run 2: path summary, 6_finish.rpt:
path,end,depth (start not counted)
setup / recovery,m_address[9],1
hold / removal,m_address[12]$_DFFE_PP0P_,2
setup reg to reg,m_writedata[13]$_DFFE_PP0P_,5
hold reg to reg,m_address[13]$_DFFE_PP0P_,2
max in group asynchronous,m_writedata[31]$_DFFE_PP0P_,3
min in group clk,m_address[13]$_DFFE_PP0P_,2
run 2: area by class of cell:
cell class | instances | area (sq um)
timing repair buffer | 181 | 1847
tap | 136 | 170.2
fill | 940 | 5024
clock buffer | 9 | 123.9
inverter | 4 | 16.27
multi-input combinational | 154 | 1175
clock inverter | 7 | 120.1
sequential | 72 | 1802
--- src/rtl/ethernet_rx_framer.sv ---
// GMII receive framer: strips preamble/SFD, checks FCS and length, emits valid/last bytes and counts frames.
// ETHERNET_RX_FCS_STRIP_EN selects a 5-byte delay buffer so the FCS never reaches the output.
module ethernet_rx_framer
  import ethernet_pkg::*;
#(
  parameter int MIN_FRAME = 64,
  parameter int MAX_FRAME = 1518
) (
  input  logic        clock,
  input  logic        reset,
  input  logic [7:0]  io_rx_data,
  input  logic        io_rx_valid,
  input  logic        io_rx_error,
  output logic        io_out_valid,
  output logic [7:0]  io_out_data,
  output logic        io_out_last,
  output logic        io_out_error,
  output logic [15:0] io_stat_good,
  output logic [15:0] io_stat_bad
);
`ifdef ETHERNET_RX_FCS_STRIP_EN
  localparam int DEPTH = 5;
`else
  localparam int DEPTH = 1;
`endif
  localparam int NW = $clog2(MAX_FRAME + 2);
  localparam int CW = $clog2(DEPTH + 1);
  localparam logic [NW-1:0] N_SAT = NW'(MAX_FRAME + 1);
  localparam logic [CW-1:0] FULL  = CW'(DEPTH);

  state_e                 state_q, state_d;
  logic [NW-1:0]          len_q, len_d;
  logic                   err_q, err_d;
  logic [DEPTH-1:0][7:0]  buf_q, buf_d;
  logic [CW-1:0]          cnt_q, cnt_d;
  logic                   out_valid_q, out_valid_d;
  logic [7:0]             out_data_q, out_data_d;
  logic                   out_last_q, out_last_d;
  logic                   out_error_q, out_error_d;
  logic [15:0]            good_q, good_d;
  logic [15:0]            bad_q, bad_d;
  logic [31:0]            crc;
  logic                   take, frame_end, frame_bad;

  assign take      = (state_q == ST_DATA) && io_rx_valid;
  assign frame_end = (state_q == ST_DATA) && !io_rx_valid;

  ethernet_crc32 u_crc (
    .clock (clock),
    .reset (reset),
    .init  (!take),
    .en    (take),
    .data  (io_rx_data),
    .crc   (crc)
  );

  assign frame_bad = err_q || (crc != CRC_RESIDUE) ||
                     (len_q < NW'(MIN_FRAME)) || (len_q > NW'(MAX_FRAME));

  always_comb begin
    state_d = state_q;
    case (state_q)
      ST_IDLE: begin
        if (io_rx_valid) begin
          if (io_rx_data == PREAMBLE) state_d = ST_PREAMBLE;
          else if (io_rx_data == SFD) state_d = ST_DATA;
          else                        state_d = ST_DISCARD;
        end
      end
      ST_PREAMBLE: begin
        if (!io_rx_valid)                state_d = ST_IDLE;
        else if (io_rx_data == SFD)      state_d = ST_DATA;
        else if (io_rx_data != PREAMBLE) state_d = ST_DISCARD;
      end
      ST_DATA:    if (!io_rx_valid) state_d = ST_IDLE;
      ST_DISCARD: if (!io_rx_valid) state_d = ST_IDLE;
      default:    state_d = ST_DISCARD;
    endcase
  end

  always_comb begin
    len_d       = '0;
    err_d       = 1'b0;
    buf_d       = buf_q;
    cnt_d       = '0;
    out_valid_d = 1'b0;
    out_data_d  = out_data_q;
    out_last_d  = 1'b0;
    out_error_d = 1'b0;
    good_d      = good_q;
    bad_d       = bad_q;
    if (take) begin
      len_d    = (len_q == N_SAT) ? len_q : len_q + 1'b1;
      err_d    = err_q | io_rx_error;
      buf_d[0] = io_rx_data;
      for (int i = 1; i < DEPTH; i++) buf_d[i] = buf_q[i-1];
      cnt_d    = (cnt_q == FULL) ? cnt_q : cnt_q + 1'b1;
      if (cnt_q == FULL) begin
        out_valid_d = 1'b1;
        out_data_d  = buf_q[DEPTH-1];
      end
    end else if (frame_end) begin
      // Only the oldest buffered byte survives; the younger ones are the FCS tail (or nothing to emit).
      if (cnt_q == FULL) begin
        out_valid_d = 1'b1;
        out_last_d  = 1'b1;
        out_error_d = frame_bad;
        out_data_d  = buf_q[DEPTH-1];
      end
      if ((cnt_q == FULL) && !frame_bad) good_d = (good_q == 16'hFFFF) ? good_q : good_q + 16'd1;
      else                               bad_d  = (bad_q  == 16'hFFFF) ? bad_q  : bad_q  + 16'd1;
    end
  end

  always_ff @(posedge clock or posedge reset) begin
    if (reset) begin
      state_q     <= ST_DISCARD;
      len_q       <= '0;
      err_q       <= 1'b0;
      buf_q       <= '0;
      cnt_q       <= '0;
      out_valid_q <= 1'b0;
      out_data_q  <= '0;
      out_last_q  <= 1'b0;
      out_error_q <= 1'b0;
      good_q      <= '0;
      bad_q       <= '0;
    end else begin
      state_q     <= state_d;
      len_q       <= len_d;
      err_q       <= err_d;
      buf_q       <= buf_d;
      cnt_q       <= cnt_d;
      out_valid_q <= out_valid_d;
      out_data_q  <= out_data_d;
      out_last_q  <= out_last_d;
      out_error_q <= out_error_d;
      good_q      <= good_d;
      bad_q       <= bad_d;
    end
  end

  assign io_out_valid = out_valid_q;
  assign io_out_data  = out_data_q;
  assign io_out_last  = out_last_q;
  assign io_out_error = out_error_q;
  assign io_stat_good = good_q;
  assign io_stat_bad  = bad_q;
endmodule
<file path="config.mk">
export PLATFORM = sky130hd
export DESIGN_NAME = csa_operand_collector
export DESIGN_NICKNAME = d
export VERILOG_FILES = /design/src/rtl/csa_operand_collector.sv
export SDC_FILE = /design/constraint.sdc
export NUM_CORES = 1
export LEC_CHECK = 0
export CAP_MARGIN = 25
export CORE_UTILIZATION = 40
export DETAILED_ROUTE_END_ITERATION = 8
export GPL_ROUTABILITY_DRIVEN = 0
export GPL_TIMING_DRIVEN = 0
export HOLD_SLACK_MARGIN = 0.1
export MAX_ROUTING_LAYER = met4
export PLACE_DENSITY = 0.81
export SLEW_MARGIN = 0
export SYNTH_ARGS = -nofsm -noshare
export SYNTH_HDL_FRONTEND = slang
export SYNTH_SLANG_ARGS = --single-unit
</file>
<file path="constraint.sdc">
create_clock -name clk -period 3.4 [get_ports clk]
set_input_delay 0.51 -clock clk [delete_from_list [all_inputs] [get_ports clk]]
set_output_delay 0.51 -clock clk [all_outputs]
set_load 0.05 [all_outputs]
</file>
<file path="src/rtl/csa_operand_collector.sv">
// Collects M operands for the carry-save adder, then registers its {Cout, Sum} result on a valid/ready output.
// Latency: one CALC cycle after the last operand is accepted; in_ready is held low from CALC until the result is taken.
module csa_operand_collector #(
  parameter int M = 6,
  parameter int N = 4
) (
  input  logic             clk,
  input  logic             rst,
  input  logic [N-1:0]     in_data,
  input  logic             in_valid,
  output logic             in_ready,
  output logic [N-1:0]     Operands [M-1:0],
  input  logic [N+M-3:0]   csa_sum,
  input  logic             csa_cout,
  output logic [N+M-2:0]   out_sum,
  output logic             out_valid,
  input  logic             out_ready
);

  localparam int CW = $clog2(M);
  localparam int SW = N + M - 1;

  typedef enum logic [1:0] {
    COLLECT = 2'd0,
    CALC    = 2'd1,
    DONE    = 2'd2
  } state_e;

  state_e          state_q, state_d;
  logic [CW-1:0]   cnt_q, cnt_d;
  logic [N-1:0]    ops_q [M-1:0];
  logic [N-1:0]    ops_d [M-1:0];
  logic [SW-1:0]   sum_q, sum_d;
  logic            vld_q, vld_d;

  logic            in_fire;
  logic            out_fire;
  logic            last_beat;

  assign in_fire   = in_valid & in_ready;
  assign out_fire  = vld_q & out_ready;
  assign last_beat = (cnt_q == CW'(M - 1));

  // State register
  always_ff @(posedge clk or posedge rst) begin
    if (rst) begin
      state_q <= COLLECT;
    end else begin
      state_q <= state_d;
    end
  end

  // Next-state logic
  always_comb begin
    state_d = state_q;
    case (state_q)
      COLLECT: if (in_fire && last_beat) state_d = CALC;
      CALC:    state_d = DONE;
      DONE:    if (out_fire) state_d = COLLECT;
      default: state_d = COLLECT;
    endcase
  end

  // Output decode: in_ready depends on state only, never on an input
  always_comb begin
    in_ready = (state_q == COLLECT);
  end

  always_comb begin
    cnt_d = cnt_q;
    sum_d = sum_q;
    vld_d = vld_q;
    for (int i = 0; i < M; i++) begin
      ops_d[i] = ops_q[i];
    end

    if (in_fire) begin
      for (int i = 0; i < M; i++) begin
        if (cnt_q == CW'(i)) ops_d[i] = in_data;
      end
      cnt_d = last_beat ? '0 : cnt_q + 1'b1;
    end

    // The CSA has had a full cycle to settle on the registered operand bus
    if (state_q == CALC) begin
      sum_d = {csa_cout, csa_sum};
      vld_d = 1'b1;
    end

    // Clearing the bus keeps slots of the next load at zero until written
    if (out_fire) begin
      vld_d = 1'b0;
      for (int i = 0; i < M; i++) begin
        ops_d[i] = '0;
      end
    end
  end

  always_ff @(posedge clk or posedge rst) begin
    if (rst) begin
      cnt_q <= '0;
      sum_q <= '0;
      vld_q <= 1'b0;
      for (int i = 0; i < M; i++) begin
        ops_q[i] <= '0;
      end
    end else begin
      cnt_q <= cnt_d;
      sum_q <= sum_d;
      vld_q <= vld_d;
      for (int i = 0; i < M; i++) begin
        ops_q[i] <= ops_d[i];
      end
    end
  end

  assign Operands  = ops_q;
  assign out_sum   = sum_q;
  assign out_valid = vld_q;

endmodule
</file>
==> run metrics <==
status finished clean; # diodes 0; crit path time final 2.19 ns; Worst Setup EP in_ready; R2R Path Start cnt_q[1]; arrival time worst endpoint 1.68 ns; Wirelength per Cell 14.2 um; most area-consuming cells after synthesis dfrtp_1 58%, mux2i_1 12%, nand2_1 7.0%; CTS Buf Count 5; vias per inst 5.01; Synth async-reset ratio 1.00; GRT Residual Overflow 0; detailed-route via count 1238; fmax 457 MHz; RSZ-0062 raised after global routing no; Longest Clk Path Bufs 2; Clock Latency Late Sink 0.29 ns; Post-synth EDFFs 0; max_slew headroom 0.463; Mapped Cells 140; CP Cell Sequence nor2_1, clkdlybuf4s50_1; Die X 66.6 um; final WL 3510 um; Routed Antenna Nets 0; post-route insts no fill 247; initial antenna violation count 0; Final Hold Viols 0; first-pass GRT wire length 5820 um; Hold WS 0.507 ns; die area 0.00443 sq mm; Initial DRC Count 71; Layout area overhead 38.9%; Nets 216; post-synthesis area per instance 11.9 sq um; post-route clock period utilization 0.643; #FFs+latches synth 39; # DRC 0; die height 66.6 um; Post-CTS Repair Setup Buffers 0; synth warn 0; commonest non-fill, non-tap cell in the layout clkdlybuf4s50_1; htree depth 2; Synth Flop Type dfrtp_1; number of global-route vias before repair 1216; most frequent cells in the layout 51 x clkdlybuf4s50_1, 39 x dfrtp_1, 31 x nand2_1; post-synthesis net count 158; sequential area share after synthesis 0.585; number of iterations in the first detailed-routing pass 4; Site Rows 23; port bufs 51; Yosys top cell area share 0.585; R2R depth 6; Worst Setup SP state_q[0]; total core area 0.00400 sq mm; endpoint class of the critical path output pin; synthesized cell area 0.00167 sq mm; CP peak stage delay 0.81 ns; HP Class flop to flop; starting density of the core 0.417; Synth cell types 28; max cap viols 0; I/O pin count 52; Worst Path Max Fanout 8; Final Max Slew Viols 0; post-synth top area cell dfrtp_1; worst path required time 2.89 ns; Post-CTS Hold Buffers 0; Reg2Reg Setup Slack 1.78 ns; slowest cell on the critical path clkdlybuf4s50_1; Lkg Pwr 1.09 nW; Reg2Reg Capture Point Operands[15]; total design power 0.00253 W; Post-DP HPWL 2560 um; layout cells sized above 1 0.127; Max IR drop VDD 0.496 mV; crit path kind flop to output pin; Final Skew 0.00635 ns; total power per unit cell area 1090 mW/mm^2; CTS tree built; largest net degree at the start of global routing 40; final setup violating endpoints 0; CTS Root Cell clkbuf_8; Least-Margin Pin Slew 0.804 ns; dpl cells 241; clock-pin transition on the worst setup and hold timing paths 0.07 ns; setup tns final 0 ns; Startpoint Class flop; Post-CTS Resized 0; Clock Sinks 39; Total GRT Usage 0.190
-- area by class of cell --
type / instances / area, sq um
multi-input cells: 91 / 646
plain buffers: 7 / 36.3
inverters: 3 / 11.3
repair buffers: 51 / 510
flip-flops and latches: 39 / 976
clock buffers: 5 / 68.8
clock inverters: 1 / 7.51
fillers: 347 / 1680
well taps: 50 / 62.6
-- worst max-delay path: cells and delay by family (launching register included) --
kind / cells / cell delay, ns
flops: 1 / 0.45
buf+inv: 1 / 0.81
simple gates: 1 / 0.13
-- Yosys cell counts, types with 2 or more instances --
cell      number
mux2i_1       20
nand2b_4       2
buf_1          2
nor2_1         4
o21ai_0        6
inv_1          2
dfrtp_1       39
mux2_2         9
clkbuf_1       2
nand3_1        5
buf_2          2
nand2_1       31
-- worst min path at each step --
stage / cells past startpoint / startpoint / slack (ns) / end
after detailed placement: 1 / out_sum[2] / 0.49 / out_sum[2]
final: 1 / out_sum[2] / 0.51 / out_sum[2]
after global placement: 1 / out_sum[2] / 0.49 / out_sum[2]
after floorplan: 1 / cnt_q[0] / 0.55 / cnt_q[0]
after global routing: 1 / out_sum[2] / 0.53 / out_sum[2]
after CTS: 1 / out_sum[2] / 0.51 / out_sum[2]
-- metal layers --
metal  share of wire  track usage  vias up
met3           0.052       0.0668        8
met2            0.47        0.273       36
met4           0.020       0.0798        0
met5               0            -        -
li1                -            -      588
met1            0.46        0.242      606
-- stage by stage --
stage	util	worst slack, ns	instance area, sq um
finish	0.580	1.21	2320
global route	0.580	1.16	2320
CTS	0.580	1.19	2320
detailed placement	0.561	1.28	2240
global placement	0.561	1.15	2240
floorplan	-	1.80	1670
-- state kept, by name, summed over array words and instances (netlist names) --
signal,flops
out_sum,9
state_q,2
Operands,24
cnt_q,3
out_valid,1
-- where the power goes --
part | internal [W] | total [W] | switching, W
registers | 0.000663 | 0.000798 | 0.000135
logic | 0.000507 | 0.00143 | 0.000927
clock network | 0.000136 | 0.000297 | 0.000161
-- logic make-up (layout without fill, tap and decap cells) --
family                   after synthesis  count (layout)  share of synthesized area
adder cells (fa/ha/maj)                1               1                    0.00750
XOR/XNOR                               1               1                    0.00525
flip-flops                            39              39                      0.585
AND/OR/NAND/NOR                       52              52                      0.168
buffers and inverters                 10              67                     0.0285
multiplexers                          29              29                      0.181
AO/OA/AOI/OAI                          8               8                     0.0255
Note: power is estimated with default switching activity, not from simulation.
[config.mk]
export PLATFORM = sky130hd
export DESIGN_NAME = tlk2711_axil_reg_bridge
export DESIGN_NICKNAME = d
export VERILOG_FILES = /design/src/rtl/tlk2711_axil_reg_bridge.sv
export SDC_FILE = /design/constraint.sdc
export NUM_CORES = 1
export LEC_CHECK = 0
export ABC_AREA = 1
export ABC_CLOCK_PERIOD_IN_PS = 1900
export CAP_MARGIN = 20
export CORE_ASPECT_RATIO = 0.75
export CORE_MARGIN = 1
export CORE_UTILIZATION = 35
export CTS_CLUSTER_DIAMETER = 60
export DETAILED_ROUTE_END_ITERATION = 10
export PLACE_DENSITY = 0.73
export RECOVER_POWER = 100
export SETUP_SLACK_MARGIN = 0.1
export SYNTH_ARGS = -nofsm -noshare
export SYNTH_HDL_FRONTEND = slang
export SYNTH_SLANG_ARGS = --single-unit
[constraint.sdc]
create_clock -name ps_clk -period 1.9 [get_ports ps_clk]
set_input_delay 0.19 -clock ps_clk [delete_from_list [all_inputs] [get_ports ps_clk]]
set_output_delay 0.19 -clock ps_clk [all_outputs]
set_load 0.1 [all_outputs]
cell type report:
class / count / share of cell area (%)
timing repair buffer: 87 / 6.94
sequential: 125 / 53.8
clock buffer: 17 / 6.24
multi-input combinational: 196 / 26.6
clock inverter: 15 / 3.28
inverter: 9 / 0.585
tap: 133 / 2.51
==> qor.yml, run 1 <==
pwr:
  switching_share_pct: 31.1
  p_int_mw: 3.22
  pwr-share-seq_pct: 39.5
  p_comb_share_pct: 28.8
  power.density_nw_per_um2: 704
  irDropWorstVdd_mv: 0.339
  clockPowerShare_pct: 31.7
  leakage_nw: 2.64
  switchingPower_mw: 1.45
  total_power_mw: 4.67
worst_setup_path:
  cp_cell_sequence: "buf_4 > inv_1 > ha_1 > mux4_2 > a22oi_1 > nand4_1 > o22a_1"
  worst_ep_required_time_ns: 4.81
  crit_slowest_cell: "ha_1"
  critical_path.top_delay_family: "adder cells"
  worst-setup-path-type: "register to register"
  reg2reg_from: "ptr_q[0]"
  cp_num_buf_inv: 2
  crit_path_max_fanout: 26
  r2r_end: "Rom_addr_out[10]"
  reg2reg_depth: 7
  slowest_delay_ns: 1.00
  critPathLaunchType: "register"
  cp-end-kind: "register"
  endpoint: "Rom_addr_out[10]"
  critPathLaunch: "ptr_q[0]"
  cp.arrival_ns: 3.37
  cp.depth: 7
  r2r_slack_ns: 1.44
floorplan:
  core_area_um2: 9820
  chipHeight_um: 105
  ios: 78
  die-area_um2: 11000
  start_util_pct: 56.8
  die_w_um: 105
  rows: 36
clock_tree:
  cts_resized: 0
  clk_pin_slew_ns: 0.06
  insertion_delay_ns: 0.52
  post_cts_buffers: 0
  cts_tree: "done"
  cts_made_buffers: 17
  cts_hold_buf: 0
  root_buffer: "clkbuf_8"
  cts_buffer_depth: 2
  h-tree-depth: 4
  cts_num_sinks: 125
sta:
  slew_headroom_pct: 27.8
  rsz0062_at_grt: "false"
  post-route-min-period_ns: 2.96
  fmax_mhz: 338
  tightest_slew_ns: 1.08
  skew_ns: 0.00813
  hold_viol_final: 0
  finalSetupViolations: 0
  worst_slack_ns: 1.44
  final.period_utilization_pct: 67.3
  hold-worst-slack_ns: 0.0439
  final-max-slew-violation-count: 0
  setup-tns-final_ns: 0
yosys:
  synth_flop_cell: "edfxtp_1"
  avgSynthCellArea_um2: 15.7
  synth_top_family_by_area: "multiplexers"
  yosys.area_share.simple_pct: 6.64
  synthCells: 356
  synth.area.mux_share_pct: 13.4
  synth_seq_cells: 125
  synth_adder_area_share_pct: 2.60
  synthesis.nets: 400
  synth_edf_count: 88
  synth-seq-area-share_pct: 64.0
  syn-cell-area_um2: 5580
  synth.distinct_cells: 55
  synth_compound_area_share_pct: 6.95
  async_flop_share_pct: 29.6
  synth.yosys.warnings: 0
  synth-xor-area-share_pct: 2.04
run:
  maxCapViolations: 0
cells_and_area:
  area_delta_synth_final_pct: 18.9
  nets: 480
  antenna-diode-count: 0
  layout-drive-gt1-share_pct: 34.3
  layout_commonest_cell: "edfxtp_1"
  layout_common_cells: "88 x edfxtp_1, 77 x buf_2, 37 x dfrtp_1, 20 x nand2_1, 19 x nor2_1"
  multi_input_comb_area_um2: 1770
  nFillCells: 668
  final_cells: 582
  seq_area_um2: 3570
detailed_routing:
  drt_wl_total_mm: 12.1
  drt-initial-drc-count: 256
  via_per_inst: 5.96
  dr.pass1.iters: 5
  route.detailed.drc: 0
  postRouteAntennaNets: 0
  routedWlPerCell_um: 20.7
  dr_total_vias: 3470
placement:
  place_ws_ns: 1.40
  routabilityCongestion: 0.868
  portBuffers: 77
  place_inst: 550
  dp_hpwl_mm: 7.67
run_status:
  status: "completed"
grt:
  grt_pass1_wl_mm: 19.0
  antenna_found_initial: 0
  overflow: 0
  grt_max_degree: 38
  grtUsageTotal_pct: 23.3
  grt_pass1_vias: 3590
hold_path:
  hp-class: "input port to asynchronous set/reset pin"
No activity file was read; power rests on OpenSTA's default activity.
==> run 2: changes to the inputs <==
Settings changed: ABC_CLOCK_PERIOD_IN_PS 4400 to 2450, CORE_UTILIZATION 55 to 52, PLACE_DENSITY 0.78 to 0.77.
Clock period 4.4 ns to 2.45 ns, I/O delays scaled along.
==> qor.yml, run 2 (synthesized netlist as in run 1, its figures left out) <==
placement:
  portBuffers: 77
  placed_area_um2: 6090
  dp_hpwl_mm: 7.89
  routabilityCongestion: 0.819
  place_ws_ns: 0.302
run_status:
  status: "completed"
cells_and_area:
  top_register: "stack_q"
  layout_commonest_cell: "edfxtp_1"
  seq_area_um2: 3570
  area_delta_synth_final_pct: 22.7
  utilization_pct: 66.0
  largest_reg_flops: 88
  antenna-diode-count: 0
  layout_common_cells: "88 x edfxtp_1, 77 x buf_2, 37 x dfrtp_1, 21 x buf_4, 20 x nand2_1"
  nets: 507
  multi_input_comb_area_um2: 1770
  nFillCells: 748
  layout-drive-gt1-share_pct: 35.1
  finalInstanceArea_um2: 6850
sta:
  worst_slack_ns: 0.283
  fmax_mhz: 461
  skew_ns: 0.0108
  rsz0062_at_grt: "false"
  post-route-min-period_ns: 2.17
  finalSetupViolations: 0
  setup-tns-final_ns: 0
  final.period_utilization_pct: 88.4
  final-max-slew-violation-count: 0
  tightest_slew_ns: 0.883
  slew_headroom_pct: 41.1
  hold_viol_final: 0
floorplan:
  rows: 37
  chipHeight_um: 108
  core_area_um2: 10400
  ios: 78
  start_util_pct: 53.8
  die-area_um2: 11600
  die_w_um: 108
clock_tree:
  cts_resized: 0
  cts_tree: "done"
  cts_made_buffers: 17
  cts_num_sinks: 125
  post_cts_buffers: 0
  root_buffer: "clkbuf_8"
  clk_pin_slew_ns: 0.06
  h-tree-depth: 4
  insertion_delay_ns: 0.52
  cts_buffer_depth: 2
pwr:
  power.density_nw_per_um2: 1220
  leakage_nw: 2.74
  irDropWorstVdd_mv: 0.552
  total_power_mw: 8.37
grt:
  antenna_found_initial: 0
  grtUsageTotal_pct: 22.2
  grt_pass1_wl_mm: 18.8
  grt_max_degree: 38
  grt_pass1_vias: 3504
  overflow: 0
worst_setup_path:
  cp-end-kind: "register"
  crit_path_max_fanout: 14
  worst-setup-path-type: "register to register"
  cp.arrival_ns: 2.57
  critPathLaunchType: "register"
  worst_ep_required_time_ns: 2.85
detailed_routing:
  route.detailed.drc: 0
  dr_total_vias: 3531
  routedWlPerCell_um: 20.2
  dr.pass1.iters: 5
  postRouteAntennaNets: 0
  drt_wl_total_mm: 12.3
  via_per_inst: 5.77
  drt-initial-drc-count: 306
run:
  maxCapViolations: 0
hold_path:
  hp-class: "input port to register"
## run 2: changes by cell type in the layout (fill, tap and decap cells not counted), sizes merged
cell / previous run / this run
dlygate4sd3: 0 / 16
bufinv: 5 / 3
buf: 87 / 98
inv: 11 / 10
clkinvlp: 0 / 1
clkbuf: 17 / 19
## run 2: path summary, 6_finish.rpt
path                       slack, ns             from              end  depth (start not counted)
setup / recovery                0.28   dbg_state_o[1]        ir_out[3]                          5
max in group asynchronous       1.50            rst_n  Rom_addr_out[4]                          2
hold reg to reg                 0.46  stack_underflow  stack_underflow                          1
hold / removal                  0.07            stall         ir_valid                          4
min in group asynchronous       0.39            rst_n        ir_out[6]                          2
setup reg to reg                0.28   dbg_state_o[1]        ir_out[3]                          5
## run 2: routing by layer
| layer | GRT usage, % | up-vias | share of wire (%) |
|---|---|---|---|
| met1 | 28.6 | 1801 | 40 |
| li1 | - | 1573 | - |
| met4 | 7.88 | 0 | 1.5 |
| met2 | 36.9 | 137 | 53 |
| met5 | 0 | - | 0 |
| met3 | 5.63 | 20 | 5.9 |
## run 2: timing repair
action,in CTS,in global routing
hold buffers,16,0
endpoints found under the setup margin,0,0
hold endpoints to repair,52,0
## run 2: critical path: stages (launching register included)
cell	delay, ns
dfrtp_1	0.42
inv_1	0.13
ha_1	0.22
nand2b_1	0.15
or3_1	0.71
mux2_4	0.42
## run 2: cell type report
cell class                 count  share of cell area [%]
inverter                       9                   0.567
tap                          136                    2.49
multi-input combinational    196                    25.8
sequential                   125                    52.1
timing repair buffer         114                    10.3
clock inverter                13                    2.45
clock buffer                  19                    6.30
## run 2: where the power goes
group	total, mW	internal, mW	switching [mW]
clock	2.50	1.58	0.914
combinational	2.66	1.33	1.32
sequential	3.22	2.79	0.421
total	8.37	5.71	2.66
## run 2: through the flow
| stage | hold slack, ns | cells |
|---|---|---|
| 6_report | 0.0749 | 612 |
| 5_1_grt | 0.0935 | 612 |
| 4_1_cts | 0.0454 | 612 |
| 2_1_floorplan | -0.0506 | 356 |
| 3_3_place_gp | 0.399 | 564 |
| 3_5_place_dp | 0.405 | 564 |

================================

Count each line of the material above that holds the word "counted", and state the total with no other text.

**Output of the exercise**
3